Studies show that the EPOC effect exists after both aerobic exercise and anaerobic exercise. In a 1992 Purdue study, results showed that high intensity, anaerobic type exercise resulted in a significantly greater magnitude of EPOC than aerobic exercise of equal work output. For exercise regimens of comparable duration and intensity, aerobic exercise burns more calories during the exercise itself, but the difference is partly offset by the higher increase in caloric expenditure that occurs during the EPOC phase after anaerobic exercise. Anaerobic exercise in the form of high-intensity interval training was also found in one study to result in greater loss of subcutaneous fat, even though the subjects expended fewer than half as many calories during exercise. Whether this result was caused by the EPOC effect has not been established, and the caloric content of the participants' diet was not controlled during this particular study period.

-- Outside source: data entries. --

===== config.mk =====
export PLATFORM = sky130hd
export DESIGN_NAME = pled_pwm_multi
export DESIGN_NICKNAME = d
export VERILOG_FILES = /design/src/rtl/pled_pkg.sv /design/src/rtl/pled_tick_gen.sv /design/src/rtl/pled_pwm_multi.sv
export SDC_FILE = /design/constraint.sdc
export NUM_CORES = 1
export LEC_CHECK = 0
export CAP_MARGIN = 20
export CORE_MARGIN = 10
export CORE_UTILIZATION = 50
export DETAILED_ROUTE_END_ITERATION = 6
export PLACE_DENSITY = 0.7
export SETUP_SLACK_MARGIN = 0.2
export SLEW_MARGIN = 20
export SYNTH_ARGS = -nofsm -noshare
export SYNTH_HDL_FRONTEND = slang
export SYNTH_HIERARCHICAL = 1
export SYNTH_SLANG_ARGS = --single-unit
export TNS_END_PERCENT = 10

===== constraint.sdc =====
create_clock -name clk -period 8 [get_ports clk]
set_clock_uncertainty 0.1 [all_clocks]
set_input_delay 1.6 -clock clk [delete_from_list [all_inputs] [get_ports clk]]
set_output_delay 1.6 -clock clk [all_outputs]
set_load 0.01 [all_outputs]

===== src/rtl/pled_pkg.sv =====
// pled_pkg: shared types and width helpers for the power-LED PWM driver.
//   mode_t      global output mode (OFF / STATIC / BREATHE / BLINK)
//   clog2_min1  counter width helper that never returns 0
package pled_pkg;

  localparam int unsigned MODE_W = 2;

  typedef enum logic [MODE_W-1:0] {
    MODE_OFF     = 2'b00,
    MODE_STATIC  = 2'b01,
    MODE_BREATHE = 2'b10,
    MODE_BLINK   = 2'b11
  } mode_t;

  // Width needed to hold 0..v-1; at least one bit so v=1 still yields a legal vector.
  function automatic int unsigned clog2_min1(input int unsigned v);
    return (v > 1) ? int'($clog2(v)) : 1;
  endfunction

endpackage


===== src/rtl/pled_tick_gen.sv =====
// pled_tick_gen: PWM tick prescaler. Counts 0..CLK_DIV-1 while enabled and
// pulses tick_c for one cycle at the CLK_DIV-1 count.
//   clk     system clock
//   rst     synchronous reset, active-high
//   en      run enable; low clears the prescaler
//   tick_c  combinational one-cycle tick pulse
module pled_tick_gen
  import pled_pkg::*;
#(
  parameter int unsigned CLK_DIV = 2700
) (
  input  logic clk,
  input  logic rst,
  input  logic en,
  output logic tick_c
);

  localparam int unsigned         PSC_W    = clog2_min1(CLK_DIV);
  localparam logic [PSC_W-1:0]    PSC_LAST = PSC_W'(CLK_DIV - 1);

  logic [PSC_W-1:0] psc_q, psc_d;

  // Next prescaler count: wraps at CLK_DIV-1, held at 0 while disabled.
  always_comb begin
    psc_d = psc_q;
    if (!en) begin
      psc_d = '0;
    end else if (psc_q == PSC_LAST) begin
      psc_d = '0;
    end else begin
      psc_d = psc_q + PSC_W'(1);
    end
  end

  always_ff @(posedge clk) begin
    if (rst) begin
      psc_q <= '0;
    end else begin
      psc_q <= psc_d;
    end
  end

  assign tick_c = en && (psc_q == PSC_LAST);

endmodule


===== src/rtl/pled_pwm_multi.sv =====
// pled_pwm_multi: N-channel PWM driver for the power-LED Pmod with global
// OFF / STATIC / BREATHE / BLINK modes, prescaled tick and per-period shadowed
// duty/mode so input changes never glitch a running period.
//   clk           system clock
//   rst           synchronous reset, active-high
//   en            run enable; low clears and restarts the engine
//   mode          00 OFF, 01 STATIC, 10 BREATHE, 11 BLINK
//   duty          channel c duty at [c*PWM_W +: PWM_W]
//   pwm_out       registered PWM outputs, active-high
//   period_start  one-cycle pulse in the cycle the counter becomes 0
//   breath_level  current triangle breath envelope level
// Build option: PLED_GAMMA_EN applies a square-law gamma to the effective duty.
module pled_pwm_multi
  import pled_pkg::*;
#(
  parameter int unsigned CLK_DIV  = 2700,
  parameter int unsigned PWM_W    = 8,
  parameter int unsigned N_CH     = 3,
  parameter int unsigned STEP_DIV = 1
) (
  input  logic                    clk,
  input  logic                    rst,
  input  logic                    en,
  input  logic [1:0]              mode,
  input  logic [N_CH*PWM_W-1:0]   duty,
  output logic [N_CH-1:0]         pwm_out,
  output logic                    period_start,
  output logic [PWM_W-1:0]        breath_level
);

  localparam int unsigned        PROD_W    = 2 * PWM_W;
  localparam int unsigned        STEP_W    = clog2_min1(STEP_DIV);
  localparam logic [PWM_W-1:0]   LVL_MAX   = '1;
  localparam logic [PWM_W-1:0]   CNT_LAST  = LVL_MAX - PWM_W'(1);
  localparam logic [STEP_W-1:0]  STEP_LAST = STEP_W'(STEP_DIV - 1);

  logic                    tick_c;
  logic [PWM_W-1:0]        cnt_q, cnt_d;
  logic [PWM_W-1:0]        lvl_q, lvl_d;
  logic                    dir_dn_q, dir_dn_d;
  logic [STEP_W-1:0]       step_q, step_d;
  logic                    started_q, started_d;
  mode_t                   mode_sh_q, mode_sh_d;
  logic [N_CH*PWM_W-1:0]   duty_sh_q, duty_sh_d;
  logic [N_CH-1:0]         pwm_out_q, pwm_out_d;
  logic                    period_start_q, period_start_d;

  pled_tick_gen #(
    .CLK_DIV (CLK_DIV)
  ) u_tick_gen (
    .clk    (clk),
    .rst    (rst),
    .en     (en),
    .tick_c (tick_c)
  );

  // Period counter, breath envelope and shadow capture.
  always_comb begin
    cnt_d          = cnt_q;
    lvl_d          = lvl_q;
    dir_dn_d       = dir_dn_q;
    step_d         = step_q;
    started_d      = started_q;
    mode_sh_d      = mode_sh_q;
    duty_sh_d      = duty_sh_q;
    period_start_d = 1'b0;
    if (!en) begin
      cnt_d     = '0;
      lvl_d     = '0;
      dir_dn_d  = 1'b0;
      step_d    = '0;
      started_d = 1'b0;
      mode_sh_d = MODE_OFF;
      duty_sh_d = '0;
    end else if (tick_c) begin
      started_d = 1'b1;
      if (cnt_q == CNT_LAST) begin
        cnt_d          = '0;
        period_start_d = 1'b1;
        if (step_q == STEP_LAST) begin
          step_d = '0;
          // Triangle: each endpoint is visited once, direction flips on arrival.
          if (!dir_dn_q) begin
            lvl_d = lvl_q + PWM_W'(1);
            if (lvl_d == LVL_MAX) dir_dn_d = 1'b1;
          end else begin
            lvl_d = lvl_q - PWM_W'(1);
            if (lvl_d == '0) dir_dn_d = 1'b0;
          end
        end else begin
          step_d = step_q + STEP_W'(1);
        end
      end else begin
        cnt_d = cnt_q + PWM_W'(1);
      end
      // The first tick after a (re)start also loads, so the opening period is live.
      if (period_start_d || !started_q) begin
        mode_sh_d = mode_t'(mode);
        duty_sh_d = duty;
      end
    end
  end

  // Per-channel effective duty, evaluated on next-state values so pwm_out
  // moves on the same edge as the counter.
  for (genvar c = 0; c < N_CH; c++) begin : g_ch
    logic [PWM_W-1:0] duty_ch;
    logic [PWM_W-1:0] lin_c;
    logic [PWM_W-1:0] eff_c;

    assign duty_ch = duty_sh_d[c*PWM_W +: PWM_W];

    always_comb begin
      lin_c = '0;
      case (mode_sh_d)
        MODE_OFF:     lin_c = '0;
        MODE_STATIC:  lin_c = duty_ch;
        MODE_BREATHE: lin_c = PWM_W'((PROD_W'(duty_ch) * PROD_W'(lvl_d)) >> PWM_W);
        MODE_BLINK:   lin_c = dir_dn_d ? '0 : duty_ch;
        default:      lin_c = '0;
      endcase
    end

`ifdef PLED_GAMMA_EN
    // Full scale stays full on; otherwise square law.
    assign eff_c = (lin_c == LVL_MAX) ? LVL_MAX
                                      : PWM_W'((PROD_W'(lin_c) * PROD_W'(lin_c)) >> PWM_W);
`else
    assign eff_c = lin_c;
`endif

    assign pwm_out_d[c] = (cnt_d < eff_c);
  end

  always_ff @(posedge clk) begin
    if (rst) begin
      cnt_q          <= '0;
      lvl_q          <= '0;
      dir_dn_q       <= 1'b0;
      step_q         <= '0;
      started_q      <= 1'b0;
      mode_sh_q      <= MODE_OFF;
      duty_sh_q      <= '0;
      pwm_out_q      <= '0;
      period_start_q <= 1'b0;
    end else begin
      cnt_q          <= cnt_d;
      lvl_q          <= lvl_d;
      dir_dn_q       <= dir_dn_d;
      step_q         <= step_d;
      started_q      <= started_d;
      mode_sh_q      <= mode_sh_d;
      duty_sh_q      <= duty_sh_d;
      pwm_out_q      <= pwm_out_d;
      period_start_q <= period_start_d;
    end
  end

  assign pwm_out      = pwm_out_q;
  assign period_start = period_start_q;
  assign breath_level = lvl_q;

endmodule


==> flow_summary.yaml, run 1 <==
setup_path:
  crit_end: "pwm_out[1]"
  r2r_end: "pwm_out[1]"
  crit_slowest_cell: "fa_1"
  arrival_ps: 8170
  ff2ff_setup_slack_ps: 410
  worstPathRequired_ps: 8180
  crit_type: "in -> reg"
  cp_common_cell: "fa_1"
  reg2reg_depth: 31
  crit_path_max_incr_delay_ps: 490
  rr_startpoint: "u_tick_gen/psc_q[8]"
  end_kind: "register"
  start_kind: "input port"
  crit_fanout: 12
  crit_start: "en"
logic_synthesis:
  syn_avg_cell_area_um2: 8.14
  synth_seq_cells: 60
  yosys_warnings: 6
  synthMostInstantiatedCell: "nor2_1"
  synthArstFlopShare_pct: 0
  synth_area_mm2: 0.00929
  synth_adder_area_share_pct: 39.7
  synth_edf_count: 0
  synth_commonest_cells: "217 x nor2_1, 170 x inv_1, 127 x ha_1"
  synth_simple_gate_area_share_pct: 21.8
  synthMuxAreaShare_pct: 3.28
  synth_compound_area_share_pct: 9.67
  synth_xor_area_share_pct: 3.58
  synth_area_leaders: "fa_1 23%, ha_1 17%, dfxtp_1 13%"
  netlist.area_leader.share_pct: 22.6
  ys_types: 66
  syn_nets: 1403
  synth_top_family_by_area: "adder cells"
  netlist_instances: 1142
  yosysTopAreaCell: "fa_1"
  ys_seq_area_share_pct: 12.9
  synth-main-ff-cell: "dfxtp_1"
route:
  drt-total-wl_um: 27200
  drt-vias-per-instance: 5.60
  first_pass_iters: 5
  drt_iter0_drc: 728
  drt-wirelength-per-cell_um: 17.8
  vias: 8556
  drc: 0
  antenna_left: 0
die:
  die_w_um: 156
  io_pins: 41
  rows: 49
  dieHeight_um: 156
  die-area_mm2: 0.0244
  initial_core_util_pct: 51.2
  coreArea_mm2: 0.0181
timing:
  tightest_slew_ps: 979
  rsz0062_at_grt: "true"
  maxSlewViolCount: 0
  max_freq_mhz: 125
  hold_viol: 0
  layout_min_cycle_time_ps: 7980
  finalSetupTns_ps: 0
  final.period_utilization_pct: 99.8
  layout_setup_ws_ps: 15.1
  setup_violations: 0
  relSlewSlack_pct: 34.3
worst_hold_path:
  hold_path.class: "reg -> reg"
cts:
  root_buffer: "clkbuf_16"
  clk_latency_ps: 350
  path_clk_slew_ps: 60
  cts_sinks: 60
  cts_tree: "built"
  cts_made_buffers: 9
  clockBufferDepth: 2
  htree_levels: 3
final_layout:
  drive_gt1_share_pct: 18.2
  antennaDiodeCount: 0
  register_area_mm2: 0.00120
  stdcell_count: 1527
  multi_input_area_mm2: 0.00754
  area_growth_pct: 24.4
  final_cell_area_mm2: 0.0116
  nFillCells: 1546
  nNetsFinal: 1554
placed_design:
  portBuffers: 40
  placed_cells: 1497
  placed_area_mm2: 0.0110
  hpwl_um: 21200
  gp_congestion: 0.928
  dp_slack_ps: -537
global_route:
  grt_max_degree: 46
  grt_pass1_vias: 8571
  grt_pass1_wl_um: 43800
  antenna_found_initial: 0
  track_usage_pct: 22.5
  overflow: 0
pwr:
  power.leakage_nw: 5.43
  p_total_uw: 770
  power_density_mw_per_mm2: 66.6
  ir_drop_uv: 102
outcome:
  status: "finished, final reports clean"
flow_run:
  max_cap_viol_count: 0
-- where the power goes --
group	switching (mW)	total, mW	internal (mW)
clock network	0.160	0.434	0.274
logic	0.0206	0.0361	0.0155
registers	0.000558	0.300	0.299
-- sequential cells by signal (all words and copies together), names as in the netlist --
register / cells
pwm_out: 3
mode_sh_q: 2
cnt_q: 8
duty_sh_q: 24
period_start: 1
started_q: 1
breath_level: 8
dir_dn_q: 1
u_tick_gen/psc_q: 12
-- stage by stage --
stage               hold WS, ps  utilization [%]
global route                402             63.7
CTS                         361             63.1
floorplan                   331                -
global placement            341             60.4
detailed placement          347             60.4
finish                      382             63.7
-- layout make-up --
class / instances / share of cell area (%)
sequential: 60 / 10.4
clock buffer: 9 / 1.95
clock inverter: 7 / 0.855
inverter: 170 / 5.58
multi-input combinational: 863 / 65.2
tap: 229 / 2.48
timing repair buffer: 189 / 13.5
-- cell usage in the layout, fill, tap and decap left out, types with 9 or more instances in the layout --
master | Yosys | routed
a21oi_1 | 39 | 32
buf_4 | 2 | 144
clkbuf_16 | 0 | 9
clkdlybuf4s50_1 | 0 | 38
dfxtp_1 | 60 | 60
fa_1 | 105 | 105
ha_1 | 127 | 126
inv_1 | 170 | 168
mux2i_1 | 19 | 14
nand2_1 | 66 | 60
nand2b_1 | 29 | 25
nand3_1 | 21 | 21
nand4_1 | 11 | 11
nor2_1 | 217 | 214
nor3_1 | 24 | 24
o21ai_0 | 23 | 20
or3_1 | 25 | 22
xnor2_1 | 22 | 21
xor2_1 | 16 | 14
-- critical path, delay by kind of cell --
family / cells / cell delay, ps
xor+xnor: 1 / 160
buf+inv: 8 / 780
compound gates: 11 / 2020
simple gates: 5 / 930
mux: 1 / 160
fa+ha+maj: 6 / 2510
-- routing by layer --
| metal | vias to the layer above | part of all wire [%] | global-route usage [%] |
|---|---|---|---|
| li1 | 4026 | - | - |
| met1 | 4106 | 41 | 28.6 |
| met2 | 362 | 48 | 37.2 |
| met3 | 62 | 8.2 | 4.25 |
| met4 | 0 | 3.3 | 8.58 |
| met5 | - | 0 | 0 |
-- worst min-delay path by stage --
stage                          end  depth (start not counted)                start
2_1_floorplan            started_q                          2            started_q
3_3_place_gp             started_q                          2            started_q
3_5_place_dp             started_q                          2            started_q
4_1_cts                  started_q                          2            started_q
5_1_grt                  started_q                          2            started_q
6_report       u_tick_gen/psc_q[0]                          1  u_tick_gen/psc_q[0]
-- what timing repair did --
item / CTS / global route
resized for setup: 22 / 12
hold buffers: 0 / 0
endpoints found under the hold margin: 0 / 0
endpoints found under the setup margin: 3 / 3
pin swaps: 9 / 6
setup buffers: 9 / 4
-- logic make-up (layout without fill, tap and decap cells) --
family	count (synthesis)	after routing
AOI/OAI and AO/OA	129	129
xor gates and xnor gates	38	38
adders and majority gates	232	232
buffers and inverters	219	375
DFF	60	60
muxes	29	29
and+or+nand+nor	435	435
Note: power is estimated with default switching activity, not from simulation.
==> run 2: changes to the inputs <==
--- a/config.mk
+++ b/config.mk
@@ -10,10 +10,9 @@
 export CORE_UTILIZATION = 50
 export DETAILED_ROUTE_END_ITERATION = 6
 export PLACE_DENSITY = 0.7
-export SETUP_SLACK_MARGIN = 0.2
+export SETUP_SLACK_MARGIN = 0.05
 export SLEW_MARGIN = 20
 export SYNTH_ARGS = -nofsm -noshare
 export SYNTH_HDL_FRONTEND = slang
-export SYNTH_HIERARCHICAL = 1
 export SYNTH_SLANG_ARGS = --single-unit
 export TNS_END_PERCENT = 10
==> flow_summary.yaml, run 2 <==
placed_design:
  hpwl_um: 23300
  portBuffers: 40
  gp_congestion: 0.975
  placed_cells: 1550
cts:
  htree_levels: 3
  cts_sinks: 60
  clockBufferDepth: 2
  cts_made_buffers: 9
  root_buffer: "clkbuf_16"
  cts_tree: "built"
  clk_latency_ps: 340
  path_clk_slew_ps: 50
  holdBufCountCts: 0
setup_path:
  worstPathRequired_ps: 8170
  start_kind: "input port"
  end_kind: "register"
  rr_startpoint: "breath_level[5]"
  crit_start: "en"
  crit_type: "in -> reg"
  crit_fanout: 7
  arrival_ps: 7930
route:
  drc: 0
  top_layer: "met4"
  drt-total-wl_um: 29300
  first_pass_iters: 5
  drt_iter0_drc: 691
  dr_wl_met3_um: 2600
  wl_met2_um: 13100
  drt-vias-per-instance: 5.73
  wl_met1_um: 12600
  vias: 9014
  antenna_left: 0
  drt-wirelength-per-cell_um: 18.6
outcome:
  status: "finished, final reports clean"
die:
  initial_core_util_pct: 50.8
  coreArea_mm2: 0.0187
  io_pins: 41
  die_w_um: 158
  die-area_mm2: 0.0249
  rows: 50
  dieHeight_um: 158
final_layout:
  final_common_cell: "nor2_1"
  stdcell_count: 1573
  nNetsFinal: 1593
  reg_top3: "duty_sh_q (24), u_tick_gen.psc_q (12)"
  largest-register: "duty_sh_q"
  drive_gt1_share_pct: 15.4
  nFillCells: 1658
  area_growth_pct: 22.1
  layout_common_cells: "221 x nor2_1, 164 x inv_1, 147 x buf_4, 127 x ha_1, 105 x fa_1"
  largest_reg_flops: 24
timing:
  rsz0062_at_grt: "true"
  relSlewSlack_pct: 35.0
  max_freq_mhz: 129
  setup_violations: 0
  final.period_utilization_pct: 97.0
  whs_ps: 359
  layout_min_cycle_time_ps: 7760
  hold_viol: 0
  tightest_slew_ps: 975
  finalSetupTns_ps: 0
  maxSlewViolCount: 0
logic_synthesis:
  syn_avg_cell_area_um2: 8.08
  synth_seq_cells: 60
  synth_area_leaders: "fa_1 22%, ha_1 17%, dfxtp_1 13%"
  synthArstFlopShare_pct: 0
  syn_nets: 1438
  ys_types: 76
  synth-main-ff-cell: "dfxtp_1"
  netlist.area_leader.share_pct: 22.1
  synth_commonest_cells: "222 x nor2_1, 164 x inv_1, 127 x ha_1"
  yosys_warnings: 0
  ys_seq_area_share_pct: 12.6
  netlist_instances: 1177
  synthMostInstantiatedCell: "nor2_1"
  synth_edf_count: 0
  synth_area_mm2: 0.00951
  yosysTopAreaCell: "fa_1"
global_route:
  antenna_found_initial: 2
  overflow: 0
  grt_pass1_vias: 9117
  track_usage_pct: 24.1
  grt_pass1_wl_um: 47500
  grt_max_degree: 44
pwr:
  power.leakage_nw: 5.65
  power_density_mw_per_mm2: 69.1
  ir_drop_uv: 107
worst_hold_path:
  hold_path.class: "reg -> reg"
  worstHoldStart: "u_tick_gen.psc_q[0]"
flow_run:
  max_cap_viol_count: 0
==> run 2: area by class of cell <==
| type | instances | area (um^2) | share of cell area (%) |
|---|---|---|---|
| Multi-Input combinational cell | 906 | 7580 | 65.3 |
| Tap cell | 234 | 293 | 2.52 |
| Antenna cell | 2 | 5.00 | 0.0431 |
| Sequential cell | 60 | 1200 | 10.3 |
| Timing Repair Buffer | 191 | 1570 | 13.5 |
| Clock inverter | 4 | 95.1 | 0.819 |
| Clock buffer | 12 | 256 | 2.21 |
| Inverter | 164 | 616 | 5.30 |
==> run 2: cells by family (layout without fill, tap and decap cells) <==
group                    after synthesis  in the layout  share of synthesized area (%)
adder cells (fa/ha/maj)              232            232                           38.8
multiplexers                          10             10                           1.21
AND/OR/NAND/NOR                      461            461                           23.0
other                                  0              2                              0
AO/OA/AOI/OAI                        163            163                           12.0
XOR/XNOR                              40             40                           3.68
buffers and inverters                211            371                           8.66
flip-flops                            60             60                           12.6
==> run 2: per-stage QoR <==
step	total power, mW	utilization (%)	instance area, um^2	setup WS, ps
floorplan	0.318	-	9530	43.4
global placement	0.342	59.6	11100	-390
detailed placement	0.342	59.6	11100	-566
CTS	0.807	61.6	11500	78.9
global route	0.823	62.1	11600	-92.1
finish	0.803	62.1	11600	238
==> run 2: report_power, final <==
group	switching (mW)	total [mW]	internal (mW)	leakage [nW]
clock network	0.145	0.466	0.321	0.173
registers	0.000421	0.300	0.299	0.483
logic	0.0206	0.0371	0.0164	4.99
==> run 2: critical path, stage by stage <==
cell,delay [ps]
clkbuf_2,150
inv_1,100
nor3_4,260
buf_6,190
buf_12,130
a21oi_2,60
or3_1,320
fa_1,470
fa_1,540
inv_1,50
fa_1,530
inv_1,60
fa_1,530
inv_1,40
ha_1,280
nand3_1,70
or4_4,440
a211o_1,270
o31a_1,300
a211oi_2,320
nor3_1,80
o32a_1,300
ha_1,180
a21o_1,180
a211oi_2,250
nand2_1,80
o21ai_1,120
==> run 2: timing repair <==
| item | CTS | global route |
|---|---|---|
| resized for setup | 4 | 14 |
| setup buffers | 1 | 4 |
| pin swaps | 1 | 3 |
| setup endpoints to repair | 3 | 3 |
==> run 2: final timing paths <==
kind,slack [ps],depth (start not counted),endpoint
hold / removal,360,1,u_tick_gen.psc_q[0]
hold reg to reg,360,1,u_tick_gen.psc_q[0]
setup reg to reg,370,27,pwm_out[2]
setup / recovery,240,27,pwm_out[2]
==> run 2: per-layer routing <==
layer / global-route usage (%) / up-vias
met5: 0 / -
met4: 7.97 / 0
li1: - / 4232
met2: 38.5 / 407
met3: 4.34 / 79
met1: 32.3 / 4296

Most researchers use a measure of EPOC as a natural part of the quantification or measurement of exercise and recovery energy expenditure; to others this is not deemed necessary. After a single bout or set of weight lifting, Scott et al. found considerable contributions of EPOC to total energy expenditure. In their 2004 survey of the relevant literature, Meirelles and Gomes found: "In summary, EPOC resulting from a single resistance exercise session (i.e., many lifts) does not represent a great impact on energy balance; however, its cumulative effect may be relevant". This is echoed by Reynolds and Kravitz in their survey of the literature where they remarked: "the overall weight-control benefits of EPOC, for men and women, from participation in resistance exercise occur over a significant time period, since kilocalories are expended at a low rate in the individual post-exercise sessions."

The EPOC effect clearly increases with the intensity of the exercise, and (at least in the case of aerobic exercise, perhaps also for anaerobic) the duration of the exercise.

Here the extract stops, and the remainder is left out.